Work instruction
Output the entries below without any alteration.

**** Records for processing ****

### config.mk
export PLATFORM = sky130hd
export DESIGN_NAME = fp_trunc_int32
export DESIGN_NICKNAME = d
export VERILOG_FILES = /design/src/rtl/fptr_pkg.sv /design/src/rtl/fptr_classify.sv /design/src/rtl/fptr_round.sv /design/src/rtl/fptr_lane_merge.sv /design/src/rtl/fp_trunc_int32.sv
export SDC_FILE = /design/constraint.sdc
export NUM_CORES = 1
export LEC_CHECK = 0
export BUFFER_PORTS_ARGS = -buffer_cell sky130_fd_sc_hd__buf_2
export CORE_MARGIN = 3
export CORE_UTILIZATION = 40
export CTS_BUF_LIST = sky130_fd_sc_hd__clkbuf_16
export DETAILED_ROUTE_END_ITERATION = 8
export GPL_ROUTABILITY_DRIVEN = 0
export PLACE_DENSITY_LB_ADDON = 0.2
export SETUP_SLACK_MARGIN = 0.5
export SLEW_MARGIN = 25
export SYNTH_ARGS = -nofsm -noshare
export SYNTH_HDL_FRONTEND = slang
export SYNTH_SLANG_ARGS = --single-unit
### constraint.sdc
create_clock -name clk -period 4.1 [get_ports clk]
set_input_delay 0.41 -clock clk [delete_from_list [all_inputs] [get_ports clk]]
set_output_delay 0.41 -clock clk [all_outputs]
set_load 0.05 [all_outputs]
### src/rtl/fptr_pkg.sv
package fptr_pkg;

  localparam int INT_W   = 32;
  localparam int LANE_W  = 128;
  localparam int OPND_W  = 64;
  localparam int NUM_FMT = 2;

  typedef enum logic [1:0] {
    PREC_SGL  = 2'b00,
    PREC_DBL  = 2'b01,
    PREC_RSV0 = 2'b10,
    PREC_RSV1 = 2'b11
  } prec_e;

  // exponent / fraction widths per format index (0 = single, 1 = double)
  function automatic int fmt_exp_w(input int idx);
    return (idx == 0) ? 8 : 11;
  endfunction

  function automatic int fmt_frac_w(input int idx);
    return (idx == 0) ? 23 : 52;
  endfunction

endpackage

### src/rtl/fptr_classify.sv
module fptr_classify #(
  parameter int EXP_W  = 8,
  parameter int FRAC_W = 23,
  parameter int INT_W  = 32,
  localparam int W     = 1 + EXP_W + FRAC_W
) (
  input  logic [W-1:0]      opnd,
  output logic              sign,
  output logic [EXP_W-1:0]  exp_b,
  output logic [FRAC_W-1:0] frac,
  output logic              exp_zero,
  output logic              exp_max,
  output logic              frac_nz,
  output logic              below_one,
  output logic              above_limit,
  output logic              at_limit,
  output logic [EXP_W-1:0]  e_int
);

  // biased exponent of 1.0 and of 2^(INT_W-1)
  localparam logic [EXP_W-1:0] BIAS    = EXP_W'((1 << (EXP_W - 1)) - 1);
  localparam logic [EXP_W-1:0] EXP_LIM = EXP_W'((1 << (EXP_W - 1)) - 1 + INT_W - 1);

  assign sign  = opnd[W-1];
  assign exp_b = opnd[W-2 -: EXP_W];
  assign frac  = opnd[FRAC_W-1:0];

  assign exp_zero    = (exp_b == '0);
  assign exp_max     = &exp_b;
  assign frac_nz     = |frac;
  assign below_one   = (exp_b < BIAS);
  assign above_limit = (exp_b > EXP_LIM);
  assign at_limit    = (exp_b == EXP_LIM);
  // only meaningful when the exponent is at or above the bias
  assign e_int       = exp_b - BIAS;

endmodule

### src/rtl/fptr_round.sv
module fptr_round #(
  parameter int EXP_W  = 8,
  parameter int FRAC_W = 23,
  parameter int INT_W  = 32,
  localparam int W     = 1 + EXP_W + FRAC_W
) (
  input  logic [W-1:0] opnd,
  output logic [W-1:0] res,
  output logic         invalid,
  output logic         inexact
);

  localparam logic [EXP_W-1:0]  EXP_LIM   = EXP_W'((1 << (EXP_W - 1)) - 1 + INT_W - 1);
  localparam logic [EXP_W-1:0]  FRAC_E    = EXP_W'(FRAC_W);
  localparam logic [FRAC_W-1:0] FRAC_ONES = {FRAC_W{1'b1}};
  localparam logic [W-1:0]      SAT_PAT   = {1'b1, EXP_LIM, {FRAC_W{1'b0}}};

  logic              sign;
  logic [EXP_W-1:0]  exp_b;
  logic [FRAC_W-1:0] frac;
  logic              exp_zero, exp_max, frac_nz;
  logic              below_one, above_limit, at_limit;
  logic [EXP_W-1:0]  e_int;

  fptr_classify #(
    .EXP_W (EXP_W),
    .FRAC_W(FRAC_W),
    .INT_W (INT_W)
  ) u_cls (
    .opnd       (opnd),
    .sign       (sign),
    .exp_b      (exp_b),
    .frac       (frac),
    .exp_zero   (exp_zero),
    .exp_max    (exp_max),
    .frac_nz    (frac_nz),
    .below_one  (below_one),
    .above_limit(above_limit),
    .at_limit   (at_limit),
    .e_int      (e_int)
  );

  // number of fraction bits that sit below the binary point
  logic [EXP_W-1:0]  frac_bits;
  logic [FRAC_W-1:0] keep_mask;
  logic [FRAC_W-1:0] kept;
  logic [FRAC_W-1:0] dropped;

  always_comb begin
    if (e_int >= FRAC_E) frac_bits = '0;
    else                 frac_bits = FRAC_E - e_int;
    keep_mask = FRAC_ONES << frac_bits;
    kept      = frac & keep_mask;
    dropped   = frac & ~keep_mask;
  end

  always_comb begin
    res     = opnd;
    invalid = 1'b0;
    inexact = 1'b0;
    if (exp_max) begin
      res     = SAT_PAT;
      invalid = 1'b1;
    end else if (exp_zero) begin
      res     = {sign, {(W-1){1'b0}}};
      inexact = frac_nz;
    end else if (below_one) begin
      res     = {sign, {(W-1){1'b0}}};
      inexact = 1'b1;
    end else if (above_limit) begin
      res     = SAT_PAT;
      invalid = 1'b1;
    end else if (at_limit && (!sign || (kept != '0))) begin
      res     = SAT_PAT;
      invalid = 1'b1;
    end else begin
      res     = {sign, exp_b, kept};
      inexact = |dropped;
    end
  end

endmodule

****

Output for this exercise
### config.mk
export PLATFORM = sky130hd
export DESIGN_NAME = fp_trunc_int32
export DESIGN_NICKNAME = d
export VERILOG_FILES = /design/src/rtl/fptr_pkg.sv /design/src/rtl/fptr_classify.sv /design/src/rtl/fptr_round.sv /design/src/rtl/fptr_lane_merge.sv /design/src/rtl/fp_trunc_int32.sv
export SDC_FILE = /design/constraint.sdc
export NUM_CORES = 1
export LEC_CHECK = 0
export BUFFER_PORTS_ARGS = -buffer_cell sky130_fd_sc_hd__buf_2
export CORE_MARGIN = 3
export CORE_UTILIZATION = 40
export CTS_BUF_LIST = sky130_fd_sc_hd__clkbuf_16
export DETAILED_ROUTE_END_ITERATION = 8
export GPL_ROUTABILITY_DRIVEN = 0
export PLACE_DENSITY_LB_ADDON = 0.2
export SETUP_SLACK_MARGIN = 0.5
export SLEW_MARGIN = 25
export SYNTH_ARGS = -nofsm -noshare
export SYNTH_HDL_FRONTEND = slang
export SYNTH_SLANG_ARGS = --single-unit
### constraint.sdc
create_clock -name clk -period 4.1 [get_ports clk]
set_input_delay 0.41 -clock clk [delete_from_list [all_inputs] [get_ports clk]]
set_output_delay 0.41 -clock clk [all_outputs]
set_load 0.05 [all_outputs]
### src/rtl/fptr_pkg.sv
package fptr_pkg;

  localparam int INT_W   = 32;
  localparam int LANE_W  = 128;
  localparam int OPND_W  = 64;
  localparam int NUM_FMT = 2;

  typedef enum logic [1:0] {
    PREC_SGL  = 2'b00,
    PREC_DBL  = 2'b01,
    PREC_RSV0 = 2'b10,
    PREC_RSV1 = 2'b11
  } prec_e;

  // exponent / fraction widths per format index (0 = single, 1 = double)
  function automatic int fmt_exp_w(input int idx);
    return (idx == 0) ? 8 : 11;
  endfunction

  function automatic int fmt_frac_w(input int idx);
    return (idx == 0) ? 23 : 52;
  endfunction

endpackage

### src/rtl/fptr_classify.sv
module fptr_classify #(
  parameter int EXP_W  = 8,
  parameter int FRAC_W = 23,
  parameter int INT_W  = 32,
  localparam int W     = 1 + EXP_W + FRAC_W
) (
  input  logic [W-1:0]      opnd,
  output logic              sign,
  output logic [EXP_W-1:0]  exp_b,
  output logic [FRAC_W-1:0] frac,
  output logic              exp_zero,
  output logic              exp_max,
  output logic              frac_nz,
  output logic              below_one,
  output logic              above_limit,
  output logic              at_limit,
  output logic [EXP_W-1:0]  e_int
);

  // biased exponent of 1.0 and of 2^(INT_W-1)
  localparam logic [EXP_W-1:0] BIAS    = EXP_W'((1 << (EXP_W - 1)) - 1);
  localparam logic [EXP_W-1:0] EXP_LIM = EXP_W'((1 << (EXP_W - 1)) - 1 + INT_W - 1);

  assign sign  = opnd[W-1];
  assign exp_b = opnd[W-2 -: EXP_W];
  assign frac  = opnd[FRAC_W-1:0];

  assign exp_zero    = (exp_b == '0);
  assign exp_max     = &exp_b;
  assign frac_nz     = |frac;
  assign below_one   = (exp_b < BIAS);
  assign above_limit = (exp_b > EXP_LIM);
  assign at_limit    = (exp_b == EXP_LIM);
  // only meaningful when the exponent is at or above the bias
  assign e_int       = exp_b - BIAS;

endmodule

### src/rtl/fptr_round.sv
module fptr_round #(
  parameter int EXP_W  = 8,
  parameter int FRAC_W = 23,
  parameter int INT_W  = 32,
  localparam int W     = 1 + EXP_W + FRAC_W
) (
  input  logic [W-1:0] opnd,
  output logic [W-1:0] res,
  output logic         invalid,
  output logic         inexact
);

  localparam logic [EXP_W-1:0]  EXP_LIM   = EXP_W'((1 << (EXP_W - 1)) - 1 + INT_W - 1);
  localparam logic [EXP_W-1:0]  FRAC_E    = EXP_W'(FRAC_W);
  localparam logic [FRAC_W-1:0] FRAC_ONES = {FRAC_W{1'b1}};
  localparam logic [W-1:0]      SAT_PAT   = {1'b1, EXP_LIM, {FRAC_W{1'b0}}};

  logic              sign;
  logic [EXP_W-1:0]  exp_b;
  logic [FRAC_W-1:0] frac;
  logic              exp_zero, exp_max, frac_nz;
  logic              below_one, above_limit, at_limit;
  logic [EXP_W-1:0]  e_int;

  fptr_classify #(
    .EXP_W (EXP_W),
    .FRAC_W(FRAC_W),
    .INT_W (INT_W)
  ) u_cls (
    .opnd       (opnd),
    .sign       (sign),
    .exp_b      (exp_b),
    .frac       (frac),
    .exp_zero   (exp_zero),
    .exp_max    (exp_max),
    .frac_nz    (frac_nz),
    .below_one  (below_one),
    .above_limit(above_limit),
    .at_limit   (at_limit),
    .e_int      (e_int)
  );

  // number of fraction bits that sit below the binary point
  logic [EXP_W-1:0]  frac_bits;
  logic [FRAC_W-1:0] keep_mask;
  logic [FRAC_W-1:0] kept;
  logic [FRAC_W-1:0] dropped;

  always_comb begin
    if (e_int >= FRAC_E) frac_bits = '0;
    else                 frac_bits = FRAC_E - e_int;
    keep_mask = FRAC_ONES << frac_bits;
    kept      = frac & keep_mask;
    dropped   = frac & ~keep_mask;
  end

  always_comb begin
    res     = opnd;
    invalid = 1'b0;
    inexact = 1'b0;
    if (exp_max) begin
      res     = SAT_PAT;
      invalid = 1'b1;
    end else if (exp_zero) begin
      res     = {sign, {(W-1){1'b0}}};
      inexact = frac_nz;
    end else if (below_one) begin
      res     = {sign, {(W-1){1'b0}}};
      inexact = 1'b1;
    end else if (above_limit) begin
      res     = SAT_PAT;
      invalid = 1'b1;
    end else if (at_limit && (!sign || (kept != '0))) begin
      res     = SAT_PAT;
      invalid = 1'b1;
    end else begin
      res     = {sign, exp_b, kept};
      inexact = |dropped;
    end
  end

endmodule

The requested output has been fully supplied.